The future of an industrial-scale biogas plant is in doubt after an independent planning inspector ruled that no feedstocks could be imported to feed the biogester.
In a ruling announced last week [PDF], planning inspector Katie Peerless ruled it is only lawful for Crouchland Biogas to source input materials from the 186ha farm itself to use in the digester.
“The importation of waste and any other materials for anaerobic digestion from land outside the boundaries of Crouchland Farm… and the council’s refusal to grant a certificate of lawful use… was well-founded and that the appeal should fail,” concluded the inspector.

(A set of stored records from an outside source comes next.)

Background: an optimization exercise with open tools, aiming at a short achievable clock period and few clock cycles. Do not read the settings as production practice.
Where RTL was checked, it was by simulation tests only, not by an equivalence proof against the original.
The RTL of runs 1 and 2 was laid out without a check of its function.
Power and IR drop assume default switching activity.

--- flow/design.v ---
module hc11_decoder (
    input  wire [7:0] b,
    output wire       c_fam,       
    output wire       c_esc,       
    output wire [2:0] c_famc,      
    output wire [3:0] c_sfx,       
    output wire       c_xy,        
    output wire       c_is16,      
    output wire [1:0] c_mode,      
    output wire       c_zero,      
    output wire       c_pbx,       
    output wire       c_pby,       
    output wire       c_pbix,      
    output wire       c_pbiy       
);
    localparam FAM_LD = 3'd1, FAM_ST = 3'd2, FAM_SUB = 3'd3, FAM_AD = 3'd4;
    localparam SFX_NONE = 4'd0, SFX_DD = 4'd1, SFX_DB = 4'd2, SFX_CA = 4'd3, SFX_CB = 4'd4,
               SFX_DA = 4'd5, SFX_B = 4'd6, SFX_A = 4'd7, SFX_AA = 4'd8, SFX_AB = 4'd9,
               SFX_D = 4'd10, SFX_S = 4'd11;
    wire [7:0] m      = b & 8'h85;
    wire [7:0] v      = b & 8'hCF;
    wire       is_ld  = (m == 8'h84);
    wire       is_st  = (m == 8'h85) && (b != 8'hCD);
    wire       is_sub = (m == 8'h80) || ((m == 8'h81) && (v == 8'h83));
    wire       is_ad  = (m == 8'h81) && (v != 8'h83);
    assign c_esc  = (m == 8'h00) || (b == 8'hCD);
    assign c_fam  = is_ld || is_st || is_sub || is_ad;
    assign c_famc = is_ld ? FAM_LD : is_st ? FAM_ST : is_sub ? FAM_SUB : FAM_AD;
    assign c_mode = b[5:4];
    assign c_zero = (b == 8'h00);
    assign c_xy   = (v == 8'hCE) || (v == 8'hCF);
    assign c_pbx  = (b == 8'h00) || (b == 8'hCD);
    assign c_pby  = (b == 8'h18);
    assign c_pbix = (b == 8'h00) || (b == 8'h1A);
    assign c_pbiy = (b == 8'h18) || (b == 8'hCD);
    reg [3:0] sfx_n;
    reg       is16_n;
    always @(*) begin
        sfx_n  = SFX_NONE;
        is16_n = 1'b0;
        case (v)
            8'hC3: begin sfx_n = SFX_DD; is16_n = 1'b1; end
            8'hCB: sfx_n = SFX_DB;
            8'h89: sfx_n = SFX_CA;
            8'hC9: sfx_n = SFX_CB;
            8'h8B: sfx_n = SFX_DA;
            8'hC0: sfx_n = SFX_B;
            8'h80: sfx_n = SFX_A;
            8'h86, 8'h87: sfx_n = SFX_AA;
            8'hC6, 8'hC7: sfx_n = SFX_AB;
            8'h83, 8'hCC, 8'hCD: begin sfx_n = SFX_D; is16_n = 1'b1; end
            8'h8E, 8'h8F: begin sfx_n = SFX_S; is16_n = 1'b1; end
            default: ;
        endcase
    end
    assign c_sfx  = sfx_n;
    assign c_is16 = is16_n;
endmodule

This effectively means that Crouchland Biogas Farm, must only use its AD facility as originally intended – to help handle the dairy farm’s slurry and crops and not as a facility to import other farms’ waste, crops of food waste.
Crouchland Biogas, in Kirdford, Billinghurst, West Sussex, had appealed to the inspector against a decision by West Sussex County Council to refuse a certificate of lawful use for the unrestricted throughput of imported waste or other material and the export of gas and digestate.

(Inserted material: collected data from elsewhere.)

This design comes from an exercise in tuning for small area on the open sky130 flow, not from production work. Function was not checked in any run shown here: the RTL went through the layout flow alone. Power and IR drop assume default switching activity.

## design/flow/flow/run.sh

```bash
#!/bin/bash
# Standard layout (the standard.sh, standard synthesis), with the port
# buffers that global placement inserts made of sky130_fd_sc_hd__buf_1 and
# one tie cell per constant value.
set -euo pipefail
export BUFFER_PORTS_ARGS="-buffer_cell sky130_fd_sc_hd__buf_1"
export SKIP_REPAIR_TIE_FANOUT=1
bash standard.sh > standard.log 2>&1
```

## design/flow/constraint.sdc

```tcl
create_clock -name core_clock -period 7.0 [get_ports {clk}]
set_input_delay 1.4000 -clock core_clock [delete_from_list [all_inputs] [get_ports {clk}]]
set_output_delay 1.4000 -clock core_clock [all_outputs]
set_load 0.01 [all_outputs]
```

## design/flow/standard.sh

```bash
#!/bin/bash
# synth_recipe.tcl (not shown) runs the flow's synth.tcl, then flattens the netlist and writes it again
# the make line also repeats each setting of config.mk as NAME=value (left out here)
make -C /OpenROAD-flow-scripts/flow DESIGN_CONFIG=/design/flow/config.mk WORK_HOME=/design/flow/orfs CLKGATE_MAP_FILE= SYNTH_SCRIPT=/design/flow/synth_recipe.tcl "${@:-finish}"
```

## design/flow/design.v

```verilog
module lhce_parse (
    input  wire        clk,
    input  wire        rst,           
    input  wire        start,
    input  wire [3:0]  op,
    input  wire [15:0] src_addr,
    input  wire [15:0] src_len,
    input  wire [31:0] ph_src,
    input  wire [31:0] ph_dst,
    output wire        busy,
    output reg         done,
    output wire        mem_rd,
    output wire [9:0]  mem_addr,
    input  wire [31:0] mem_rdata,
    output wire [3:0]  err_code,
    output wire [3:0]  err_sub,
    output wire [31:0] r_csum,
    output wire [31:0] r_csum_field,
    output wire [31:0] r_ip_len,
    output wire [31:0] r_ip_misc,
    output wire [31:0] r_ip_src,
    output wire [31:0] r_ip_dst,
    output wire [31:0] r_ip_hdr,
    output wire [31:0] r_ip_chk,
    output wire [31:0] r_tcp_ports,
    output wire [31:0] r_tcp_seq,
    output wire [31:0] r_tcp_ack,
    output wire [31:0] r_tcp_ctl,
    output wire [31:0] r_tcp_csum,
    output wire [31:0] r_tcp_hdr,
    output wire [31:0] r_pay,
    output wire [31:0] r_out
);
    localparam [3:0] S_IDLE  = 4'd0;
    localparam [3:0] S_PRE   = 4'd1;    
    localparam [3:0] S_TINIT = 4'd2;    
    localparam [3:0] S_TAIL  = 4'd3;    
    localparam [3:0] S_PS    = 4'd4;    
    localparam [3:0] S_K6    = 4'd5;    
    localparam [3:0] S_TSUM  = 4'd6;    
    localparam [3:0] S_FLUSH = 4'd7;    
    localparam [3:0] S_ISUM  = 4'd8;    
    localparam [3:0] S_CAP   = 4'd9;    
    reg  [3:0]  st;
    reg  [2:0]  opk;       
    reg  [11:0] c_addr;    
    reg  [15:0] c_len;     
    reg  [3:0]  ihl;       
    reg         zq;        
    reg  [12:0] O;         
    reg  [4:0]  k;         
    reg  [15:0] R;         
    reg         cy;        
    reg         sw;        
    reg         addq;      
    reg  [1:0]  lane;      
    reg         m;         
    reg         tok;       
    wire [7:0]  C [0:29];  
    reg  [2:0]  ec, es;
    wire [15:0] q_calc;   wire q_match; wire q_present; wire [15:0] q_field;
    wire [3:0]  q_ihl;    wire [15:0] q_tl; wire [15:0] q_hcs; wire [7:0] q_ttl;
    wire [31:0] q_src, q_dst; wire [11:0] q_ipa; wire [15:0] q_ipcalc; wire q_ipm;
    wire [31:0] q_ports, q_seq, q_ack; wire [15:0] q_win; wire [3:0] q_doff; wire [5:0] q_flags;
    wire [15:0] q_urg, q_cs; wire [12:0] q_L; wire [11:0] q_sa;
    wire [4:0]  q_hdw;  wire [12:0] q_outl; wire [11:0] q_outa;
    wire fr   = (opk == 3'd7);
    wire ipc  = (opk == 3'd3);
    wire tcpc = (opk == 3'd4);
    wire ct   = (opk == 3'd2);
    wire csum = (opk == 3'd1) | ct;
    wire ipg  = fr | ipc;
    assign busy = (st != S_IDLE);
    reg [7:0] mb;
    always @(*) begin
        case (lane)
            2'd0: mb = mem_rdata[7:0];
            2'd1: mb = mem_rdata[15:8];
            2'd2: mb = mem_rdata[23:16];
            default: mb = mem_rdata[31:24];
        endcase
    end
    wire [5:0]  hl  = {ihl, 2'b00};
    wire [15:0] L   = {c_len[15:2] - {10'd0, ihl}, c_len[1:0]};
    wire sum_st = (st == S_PS) | (st == S_TSUM) | (st == S_ISUM);
    wire [12:0] E = (st == S_PS)  ? 13'd20 :
                    ((st == S_ISUM) & ipg) ? {7'd0, hl} : c_len[12:0];
    wire at_end = (O == E);
    wire align  = (sw == O[0]);
    wire skip   = (st == S_ISUM) ? (O[12:1] == 12'd5) :
                  (st == S_TSUM) ? (ct & (O[12:1] == 12'd8)) : 1'b0;
    wire pre_end = (k == 5'd12);
    wire iss_pre = (st == S_PRE) & ~pre_end;
    wire iss_sum = sum_st & ~at_end & align;
    wire iss_cap = (st == S_CAP) & (k != 5'd31) & ~((k == 5'd0) & ~align);
    wire iss     = iss_pre | iss_sum | iss_cap;
    wire [12:0] addr = {1'b0, c_addr} + O;
    assign mem_rd   = iss;
    assign mem_addr = addr[11:2];
    wire       k6inj = (st == S_K6) & ~sw;
    wire [7:0] ain = (addq ? mb : 8'd0) | ((st == S_TAIL) ? C[29] : 8'd0) |
                     {5'd0, k6inj, k6inj, 1'b0};
    wire [8:0] asum = {1'b0, R[7:0]} + {1'b0, ain} + {8'd0, cy};
    wire [15:0] p_tl  = {C[6], C[5]};
    wire [3:0]  p_ihl = C[8][3:0];
    wire [5:0]  p_hl  = {p_ihl, 2'b00};
    wire [4:0]  p_hl4 = {1'b0, p_ihl} + {4'd0, fr};     
    wire [16:0] n_tl  = {1'b0, c_len} - {1'b0, p_tl};   
    wire        tl_over = n_tl[16] | (n_tl[15:2] == 14'd0);
    reg  [2:0]  pre_c, pre_s;
    always @(*) begin
        pre_c = 3'd2; pre_s = 3'd0;
        if (fr && {C[10], C[9]} != 16'h0800)    begin pre_c = 3'd1; pre_s = 3'd1; end
        else if (fr && c_len < 16'd24)           pre_s = 3'd1;
        else if (p_ihl < 4'd5)                   pre_s = 3'd2;
        else if (mb != 8'd6)                     pre_s = 3'd3;
        else if (C[8][7:4] != 4'd4)              pre_s = 3'd4;
        else if ({10'd0, p_hl} > p_tl)           pre_s = 3'd5;
        else if ({9'd0, p_hl4, 2'b00} > c_len)   pre_s = 3'd6;
        else if (fr && tl_over)                  pre_s = 3'd7;
    end
    wire [3:0]  doffn = C[17][7:4];
    wire [5:0]  doffb = {doffn, 2'b00};
    wire        doff_big = (L[15:6] == 10'd0) & (doffb > L[5:0]);
    wire        sum_ok = (fr ? tok : (R == 16'hFFFF)) & ({C[13], C[12]} != 16'hFFFF);
    wire        doff_ok = (doffn >= 4'd5) & ~doff_big;
    wire [15:0] calc    = ~{R[7:0], R[15:8]};
    wire        eq      = (mb == ~R[7:0]);
    wire [16:0] rng = {1'b0, src_addr} + {1'b0, src_len};
    wire        op_ok = (op == 4'd1) | (op == 4'd2) | (op == 4'd3) | (op == 4'd4) | (op == 4'd7);
    wire commit = (st == S_CAP) & (k == 5'd31);
    wire tcp_pass = sum_ok & doff_ok;
    wire c_csum = commit & csum;
    wire c_ip   = commit & (ipc | (fr & tcp_pass));
    wire c_tcp  = commit & (tcpc | fr) & tcp_pass;
    wire c_fr   = commit & fr & tcp_pass;
    reg  [167:0] cql;       
    reg  [7:0]   cq29;     
    wire [63:0]  cm;       
    wire         idle = (st == S_IDLE);
    always @(posedge clk) begin
        cql <= {cql[159:0], mb & {8{~zq}}};
        cq29 <= cm[63:56];
    end
    lhce_rreg #(64) u_tail (.clk(clk), .e1(idle), .e0(~idle),
        .d({ph_src, ph_dst}), .q(cm), .h({cm[55:0], cql[167:160]}));
    genvar gi;
    generate
        for (gi = 0; gi < 21; gi = gi + 1) begin : g_ch
            assign C[gi] = cql[8*gi+7:8*gi];
        end
        for (gi = 21; gi < 29; gi = gi + 1) begin : g_cm
            assign C[gi] = cm[8*(gi-21)+7:8*(gi-21)];
        end
    endgenerate
    assign C[29] = cq29;
    reg       fin;
    reg [2:0] fec, fes;
    always @(*) begin
        fin = 1'b0; fec = 3'd0; fes = 3'd0;
        case (st)
        S_IDLE: if (start) begin
            fin = 1'b1;
            if (!op_ok)                                  begin fec = 3'd7; fes = 3'd1; end
            else if (rng > 17'd4096)                     begin fec = 3'd6; fes = 3'd1; end
            else if (op[2:0] == 3'd3 && src_len < 16'd20) begin fec = 3'd2; fes = 3'd1; end
            else if (op[2:0] == 3'd4 && src_len < 16'd20) begin fec = 3'd3; fes = 3'd1; end
            else if (op[2:0] == 3'd7 && src_len < 16'd4)  begin fec = 3'd1; fes = 3'd2; end
            else fin = 1'b0;
        end
        S_PRE:   begin fin = pre_end & (pre_s != 3'd0); fec = pre_c; fes = pre_s; end
        S_TINIT: begin fin = fr & (L < 16'd20); fec = 3'd3; fes = 3'd1; end
        S_CAP:   begin
            fin = commit;
            if (csum | ipc | tcp_pass) begin fec = 3'd0; fes = 3'd0; end
            else if (!sum_ok)          begin fec = 3'd3; fes = 3'd2; end
            else                       begin fec = 3'd3; fes = 3'd3; end
        end
        default: ;
        endcase
    end
    lhce_rreg #(6) u_err (.clk(clk), .e1(fin & ~rst), .e0(~fin & ~rst),
        .d({fec, fes}), .q({ec, es}), .h({ec, es}));
    always @(posedge clk) begin
        R    <= {asum[7:0], R[15:8]};
        cy   <= asum[8];
        sw   <= ~sw;
        addq <= iss_sum & ~skip;
        lane <= addr[1:0];
        done <= fin & ~rst;
        if (iss) O <= O + 13'd1;
        case (st)
        S_IDLE: begin
            opk    <= op[2:0];
            c_addr <= src_addr[11:0];
            c_len  <= src_len;
            ihl    <= 4'd0;
            zq     <= ((op[2:0] == 3'd1) && src_len < 16'd12) ||
                      ((op[2:0] == 3'd2) && src_len < 16'd18);
            O      <= (op[2:0] == 3'd7) ? 13'd2 : (op[2:0] == 3'd3) ? 13'h1FFE : 13'd0;
            k      <= 5'd0;
            R      <= 16'd0;
            cy     <= 1'b0;
            if (start & ~fin)
                st <= (op[2:0] == 3'd1) ? S_ISUM :
                      (op[2:0] == 3'd2 || op[2:0] == 3'd4) ? S_TINIT : S_PRE;
        end
        S_PRE: if (!pre_end) begin
            k <= k + 5'd1;
            if (k == 5'd11) O <= {10'd0, fr, 2'b00};
        end else begin
            ihl    <= p_ihl;
            c_len  <= p_tl;
            c_addr <= addr[11:0];    
            O <= 13'd0; R <= 16'd0; cy <= 1'b0;
            st <= fin ? S_IDLE : fr ? S_TINIT : S_ISUM;
        end
        S_TINIT: begin
            R  <= {L[7:0], L[15:8]};
            cy <= 1'b0;
            sw <= 1'b1;
            k  <= 5'd0;
            O  <= 13'd12;
            st <= fin ? S_IDLE : fr ? S_PS : S_TAIL;
        end
        S_TAIL: begin
            k <= k + 5'd1;
            if (k == 5'd7) st <= S_K6;
        end
        S_PS: if (at_end) st <= S_K6;
        S_K6: if (!sw) begin st <= S_TSUM; O <= {7'd0, hl}; end
        S_TSUM: if (at_end) begin
            k <= 5'd0;
            O <= {7'd0, hl};
            st <= fr ? S_FLUSH : S_CAP;
        end
        S_FLUSH: begin
            k <= k + 5'd1;
            if (k == 5'd3) begin
                tok <= (R == 16'hFFFF);
                R   <= 16'd0; cy <= 1'b0;
                st  <= S_ISUM; O <= 13'd0;
            end
        end
        S_ISUM: if (at_end) begin
            st <= S_CAP; O <= {7'd0, hl}; k <= 5'd0;
        end
        S_CAP: begin
            if (iss_cap) begin
                k <= k + 5'd1;
                if (k == 5'd19) O <= ct ? 13'd16 : 13'd10;
                if (k == 5'd29) O <= ct ? 13'd14 : 13'd8;
                if (k == 5'd30) O <= {7'd0, hl};    
            end
            if (k == 5'd21) m <= eq;
            if (k == 5'd22) m <= m & eq;
            if (commit) st <= S_IDLE;
        end
        default: st <= S_IDLE;
        endcase
        if (rst) begin
            st <= S_IDLE;
            sw <= 1'b0;
        end
    end
    wire e1_cs = c_csum & ~rst;  wire e0_cs = ~c_csum & ~rst;
    wire e1_ip = c_ip   & ~rst;  wire e0_ip = ~c_ip   & ~rst;
    wire e1_tc = c_tcp  & ~rst;  wire e0_tc = ~c_tcp  & ~rst;
    wire e1_fr = c_fr   & ~rst;  wire e0_fr = ~c_fr   & ~rst;
    lhce_rreg #(34) u_cs (.clk(clk), .e1(e1_cs), .e0(e0_cs),
        .d({calc, m & ~zq, ~zq, C[9], C[8]}),
        .q({q_calc, q_match, q_present, q_field}), .h({q_calc, q_match, q_present, q_field}));
    lhce_rreg #(137) u_ip (.clk(clk), .e1(e1_ip), .e0(e0_ip),
        .d({ihl, c_len, C[9], C[8], mb, C[7], C[6], C[5], C[4],
            C[3], C[2], C[1], C[0], c_addr, calc, m}),
        .q({q_ihl, q_tl, q_hcs, q_ttl, q_src, q_dst, q_ipa, q_ipcalc, q_ipm}), .h({q_ihl, q_tl, q_hcs, q_ttl, q_src, q_dst, q_ipa, q_ipcalc, q_ipm}));
    lhce_rreg #(179) u_tc (.clk(clk), .e1(e1_tc), .e0(e0_tc),
        .d({C[29], C[28], C[27], C[26], C[25], C[24], C[23], C[22],
            C[21], C[20], C[19], C[18], C[15], C[14], doffn, C[16][5:0],
            C[11], C[10], C[13], C[12], L[12:0], addr[11:0]}),
        .q({q_ports, q_seq, q_ack, q_win, q_doff, q_flags, q_urg, q_cs, q_L, q_sa}), .h({q_ports, q_seq, q_ack, q_win, q_doff, q_flags, q_urg, q_cs, q_L, q_sa}));
    wire [11:0] outa = {c_addr[11:2] - 10'd1, c_addr[1:0]};
    wire [12:0] outl = {c_len[12:2] + 11'd1, c_len[1:0]};
    wire [4:0]  hdw  = {1'b0, ihl} + {1'b0, doffn} + 5'd1;
    lhce_rreg #(30) u_fr (.clk(clk), .e1(e1_fr), .e0(e0_fr),
        .d({hdw, outl, outa}), .q({q_hdw, q_outl, q_outa}), .h({q_hdw, q_outl, q_outa}));
    wire [12:0] q_paya = {{1'b0, q_outa[11:2]} + {6'd0, q_hdw}, q_outa[1:0]};
    wire [11:0] q_payl = {q_outl[11:2] - {5'd0, q_hdw}, q_outl[1:0]};
    wire ipv = |q_ihl;
    wire [15:0] ip_seg = {q_tl[15:2] - {10'd0, q_ihl}, q_tl[1:0]};
    assign err_code     = {1'b0, ec};
    assign err_sub      = {1'b0, es};
    assign r_csum       = {14'd0, q_match, q_present, q_calc};
    assign r_csum_field = {16'd0, q_field};
    assign r_ip_len     = {5'd0, ipv, 2'd0, 2'd0, q_ihl, 2'd0, q_tl};
    assign r_ip_misc    = {q_hcs, 5'd0, ipv, ipv, 1'b0, q_ttl};
    assign r_ip_src     = q_src;
    assign r_ip_dst     = q_dst;
    assign r_ip_hdr     = {ip_seg, 4'd0, q_ipa};
    assign r_ip_chk     = {15'd0, q_ipm, q_ipcalc};
    assign r_tcp_ports  = q_ports;
    assign r_tcp_seq    = q_seq;
    assign r_tcp_ack    = q_ack;
    assign r_tcp_ctl    = {q_win, 2'd0, q_doff, 2'd0, 2'd0, q_flags};
    assign r_tcp_csum   = {q_urg, q_cs};
    assign r_tcp_hdr    = {3'd0, q_L, 4'd0, q_sa};
    assign r_pay        = {4'd0, q_payl, 3'd0, q_paya};
    assign r_out        = {3'd0, q_outl, 4'd0, q_outa};
endmodule
module lhce_rreg #(
    parameter W = 8
) (
    input  wire         clk,
    input  wire         e1,
    input  wire         e0,
    input  wire [W-1:0] d,
    input  wire [W-1:0] h,
    output reg  [W-1:0] q
);
    always @(posedge clk) q <= (d & {W{e1}}) | (h & {W{e0}});
endmodule
```

## design/flow/config.mk

```make
export PLATFORM = sky130hd
export DESIGN_NAME = lhce_parse
export DESIGN_NICKNAME = lhce_parse
export VERILOG_FILES = /design/flow/design.v
export SDC_FILE = /design/flow/constraint.sdc
export NUM_CORES = 4
export LEC_CHECK = 0
export CAP_MARGIN = 20
export CORE_MARGIN = 2
export CORE_UTILIZATION = 40
export CTS_CLUSTER_DIAMETER = 90
export CTS_CLUSTER_SIZE = 30
export PLACE_DENSITY = 0.6
export SLEW_MARGIN = 20
export SYNTH_HIERARCHICAL = 1
export SYNTH_MINIMUM_KEEP_SIZE = 0
```

==> summary.md, run 1 <==
| Metric | Value |
|---|---|
| Slew headroom | 0.3393 |
| Post-detailed-route via-to-cell ratio | 5.593 |
| Startpoint kind of the worst setup timing path | flip-flop |
| Floorplan die width | ~270 um |
| Portion of the post-synthesis area used by sequential elements | 0.5168 |
| Mapped Nets | between 2000 and 3000 |
| Path length in cells of the critical path | 14 |
| Count of pins over their slew limit | 0 |
| Die ar. | 72790 sq um |
| Pin count of the biggest net entering global routing | around 170 |
| Clock H-tree levels | 2 |
| Cell types with the largest area share after synthesis | dfxtp_1 47%, a22o_1 14%, edfxtp_1 4.6% |
| Start point of the worst min-delay path | cql[138]$_DFF_P_ |
| Cell row count | between 90 and 100 |
| Count of buffers inserted at the top-level ports | 572 |
| Mean routed wirelength per cell | 24.61 um |
| Iter 0 DRT Violations | 1664 |
| Share of final-layout standard cells stronger than drive strength 1 | 0.04886 |
| Number of library cell types mapped by synthesis | 95 |
| Share of Yosys cell area claimed by the top area cell type | 0.4711 |
| Critical Path Max Stage Delay | roughly 0.9 ns |
| GRT Total Usage | 0.2521 |
| Worst VDD drop | ~0.20 mV |
| Max-cap violation count | 0 |
| Min cycle time layout | 5.116 ns |
| Overall power of the completed layout | 0.01011 W |
| Final Setup Violations | 0 |
| Total number of nets in the final design | around 3200 |
| Sequence of cells on the critical path | ha_1 -> nor2b_1 -> o31a_1 -> or2_2 -> ha_1 -> and4_1 -> a21oi_1 -> a21o_1 -> nor2_1 -> a21oi_2 -> buf_4 -> o31a_2 -> buf_4 -> a22o_1 |
| Dominant delay contributor by cell family on the critical path | compound AO/OA/AOI/OAI gates |
| Clock latency on the worst-skew pair | 0.61 ns |
| Hold Violations, Final | 0 |
| Die H | 269.8 um |
| Non-filler cells, final | 3891 |
| Post-synthesis instance area | 28260 sq um |
| Number of flops mapped to enable cells by yosys | 43 |
| Synthesis warning total | 13 |
| Share of async-settable or async-resettable flops after synthesis | 0 |
| RSZ-0062 raised after global routing | no |
| Clock buffers created by TritonCTS | 36 |
| Area of the core region | ~70000 sq um |
| Worst-margin pin slew | 0.9911 ns |
| DRC errors left | 0 |
| Status | complete, no violations |
| Most used flip-flop cell after synthesis | dfxtp_1 |
| Total placed instance area | about 30000 sq um |
| Cell type with the highest aggregate area in the netlist | dfxtp_1 |
| Length in cells of the worst reg-to-reg path | 14 |
| Placer congestion estimate | 0.9109 |
| Quantity of gates resized following cts | 0 |
| Total number of vias | 21764 |
| Synthesis-to-layout area growth | 10.18% |
| Initial Util | 0.4035 |
| Number of instances in the synthesized netlist | 2552 |
| Detail Route Antenna Nets | 0 |
| Vias in the first global route | roughly 21000 |
| Final design instance area without fill | 31140 sq um |
| Fmax | 195.4 MHz |
| First drt pass iteration count | 6 |
| CTS sink cnt | 708 |
| Required time of the critical path | 7.55 ns |
| Hold Path Class | flip-flop to flip-flop |
| DP HPWL | 71660 um |
| Number of buffers on the longest clock path | 3 |
| Post-Route WL | 95760 um |
| Number of antenna violations at the first check in global routing | 2 |
| Arrival time reported for the critical path endpoint | approximately 5.7 ns |
| Clk root buf | clkbuf_16 |
| Hold Crit Depth | 0 |
| Type of the worst setup path | flip-flop to flip-flop |
| Total setup buffers inserted after CTS | 0 |
| CTS clk-pin slew, worst paths | 0.11 ns |
| Final sum of negative setup slack | 0 ns |
| Endpoint type of the worst setup path | flip-flop |
| Hold Buf Count CTS | 0 |
| Reg-to-reg critical path startpoint | c_len[3]$_DFFE_PP_ |
| Power per standard cell area | 324.8 nW/um^2 |
| Launching element of the worst setup path | c_len[3]$_DFFE_PP_ |
| Buffers & Inverters on Critical Path | 2 |
| Worst path slowest cell | o31a_2 |
| TritonCTS clock tree | yes |
| Register bit count reported by yosys | 708 |
| Final Skew | 0.03969 ns |
| Worst-path maximum fanout | 39 |
| Filler cell count in the final layout | 6730 |
| Period utilisation layout | 0.7309 |
| Overflow left after global routing | 0 |
| Global-route wire length before repair | 140600 um |
| Placed Cells incl. Taps | approximately 3800 |
| I/O pin count | roughly 670 |
| Mapped Avg Cell Area | 11.07 sq um |
| Leakage Power | 12.14 nW |
## flip-flops by register name, summed over array words and instances, names as in the netlist, 2 cells and up
name	cells
cql	168
R	16
opk	3
u_tc.q	179
u_ip.q	137
O	13
st	4
c_len	16
c_addr	12
k	5
lane	2
u_tail.q	64
u_cs.q	34
ihl	4
u_err.q	6
u_fr.q	30
cq29	8
## cell usage after synthesis (10+ instances only)
cell type,count
nand2b_1,18
nor4_1,19
o22ai_1,13
o21a_1,13
o211ai_1,10
a21o_1,33
xnor2_1,58
a31oi_1,10
nor3_1,43
dfxtp_1,665
and3_1,13
and2_1,20
o31ai_1,10
xor2_1,51
buf_6,71
a211oi_1,11
ha_1,94
a22o_1,454
buf_2,36
nor2b_1,16
or3_1,11
o21ai_0,64
buf_4,117
nand2_1,121
edfxtp_1,43
inv_1,103
a21oi_1,55
clkbuf_1,30
nor2_1,96
nand3_1,36
nand4_1,24
## cell families (layout without fill, tap and decap cells)
group	after synthesis	count (layout)	synth area share
AO/OA/AOI/OAI	764	764	0.2167
XOR/XNOR	109	109	0.03378
adder cells (fa/ha/maj)	103	103	0.04799
buffers and inverters	365	760	0.08448
flip-flops	708	708	0.5168
multiplexers	19	19	0.01063
other	1	5	0.0001327
AND/OR/NAND/NOR	483	483	0.08948
## through the flow
| stage | hold WS, ns | util | setup WS, ns |
|---|---|---|---|
| floorplan | 0.3096 | - | 2.389 |
| global placement | 0.3104 | 0.4266 | 1.748 |
| detailed placement | 0.3147 | 0.4266 | 1.535 |
| CTS | 0.3402 | 0.4444 | 1.897 |
| global route | 0.3493 | 0.4446 | 1.724 |
| finish | 0.3373 | 0.4446 | 1.884 |
## path summary, 6_finish.rpt
kind / end / slack (ns)
setup / recovery: u_ip.q[68]$_DFF_P_ / 1.88
hold / removal: cql[146]$_DFF_P_ / 0.34
setup reg to reg: u_ip.q[68]$_DFF_P_ / 1.88
hold reg to reg: cql[146]$_DFF_P_ / 0.34
## layer usage
layer,vias to the layer above,wire length (um),track usage
met5,-,0,0
met4,0,2747,0.07251
met1,10774,42390,0.3418
li1,10004,-,-
met2,853,44150,0.4108
met3,133,6477,0.04587
## report_power, final
part / internal (W) / switching, W
clock: 0.00107 / 0.00148
sequential: 0.00474 / 0.000811
combinational: 0.000753 / 0.00126
total: 0.00657 / 0.00354
## cells in the final DEF (no fill, tap or decap), drive strengths merged, types with 40 or more instances in the layout
cell type	netlist	final
dfxtp	665	665
buf	231	598
a22o	457	457
nand2	121	121
inv	103	109
nor2	96	96
ha	94	94
o21ai	69	69
xnor2	58	58
a21oi	55	55
xor2	51	51
edfxtp	43	43
nor3	43	43
clkbuf	30	40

Sara Burrell, chairman of Plaistow and Ifold Parish Council, said the council was pleased with the independent inspector’s decision.
She added: “This decision supports what both the local parish councils and the local community have been saying all along.
“Crouchland Biogas only has permission for a small scale, ‘on-farm’, AD facility to process ‘on-farm’ slurry and waste.
“We now hope that those responsible for running Crouchland Biogas respect the decision of the independent planning inspector and stop the thousands of inappropriate HGVs from causing damage to our local environment and return the site to what was fully supported by the local community, a small scale AD facility for processing on farm slurry and waste.”
In a statement, local campaign group Protect Our Rural Environment (Pore), said: “We feel that our main assertion that this was never permitted to be anything more than a small-scale plant ancillary to the farm has been upheld – and as such means that there is no lawful permission for unlimited imports by HGV.”
The certificate of lawfulness was seen as a crucial component in Crouchland’s attempt to overturn a West Sussex County Council’s decision to refuse retrospective planning permission for the expanded AD plant in March 2015. Crouchland’s appeal case is due to be heard in the autumn.
However, if Crouchland should seek to overturn the inspector’s decision, it would have to challenge the ruling in the High Court.
Crouchland began operating an on-farm AD unit to process its own waste from its dairy herd in 2009 to generate electricity to power the farm and export the surplus to National Grid, fully supported by the local community.
But since then, the company, Crouchland Biogas, has enlarged the site without required planning permission to an industrial-sized AD plant and has been exporting biomethane gas by tanker to enter the national gas grid, near Portsmouth.
Leon Mekitarian, Crouchland’s managing director, told Farmers Weekly, the farm sources feedstock from more than 20 local farms which “rely on our biogas plant”.
He said the operation provides renewable biogas to 3,850 homes and secures more than 20 local jobs.
Mr Mekitarian said: “We are pleased that the planning Inspector’s decision confirmed that the anaerobic digestion scheme ancillary to Crouchland Farm was lawful and extended the permitted lawful development certificate granted in October last year.
“This ruling gives us permission to continue to produce and export renewable energy for the benefit of the whole country, protecting the livelihoods of the people that work on our farm.
“We now have confirmation that we can lawfully operate an AD plant on the farm. This includes the collection, condition and export of biogas; the generation and export of electricity; and the production of digestate using waste generated from the plant and other materials produced on our Farm.
“It was disappointing that the inspector would not permit importing feedstock from land that Crouchland rent locally, or is grown for the farm by local farmers.
“AD is a flexible technology and one of its main advantages is that it can adapt easily to process a wide variety of feedstock. It is therefore important to stress that the baseline AD plant established as lawful by this decision, is no less viable as a result.”
Meanwhile, legal proceedings brought by the Environment Agency against Crouchland Farms over an alleged incident of pollution of the River Kird in December 2013 have been adjourned until 22 July at Worthing Magistrates’ Court.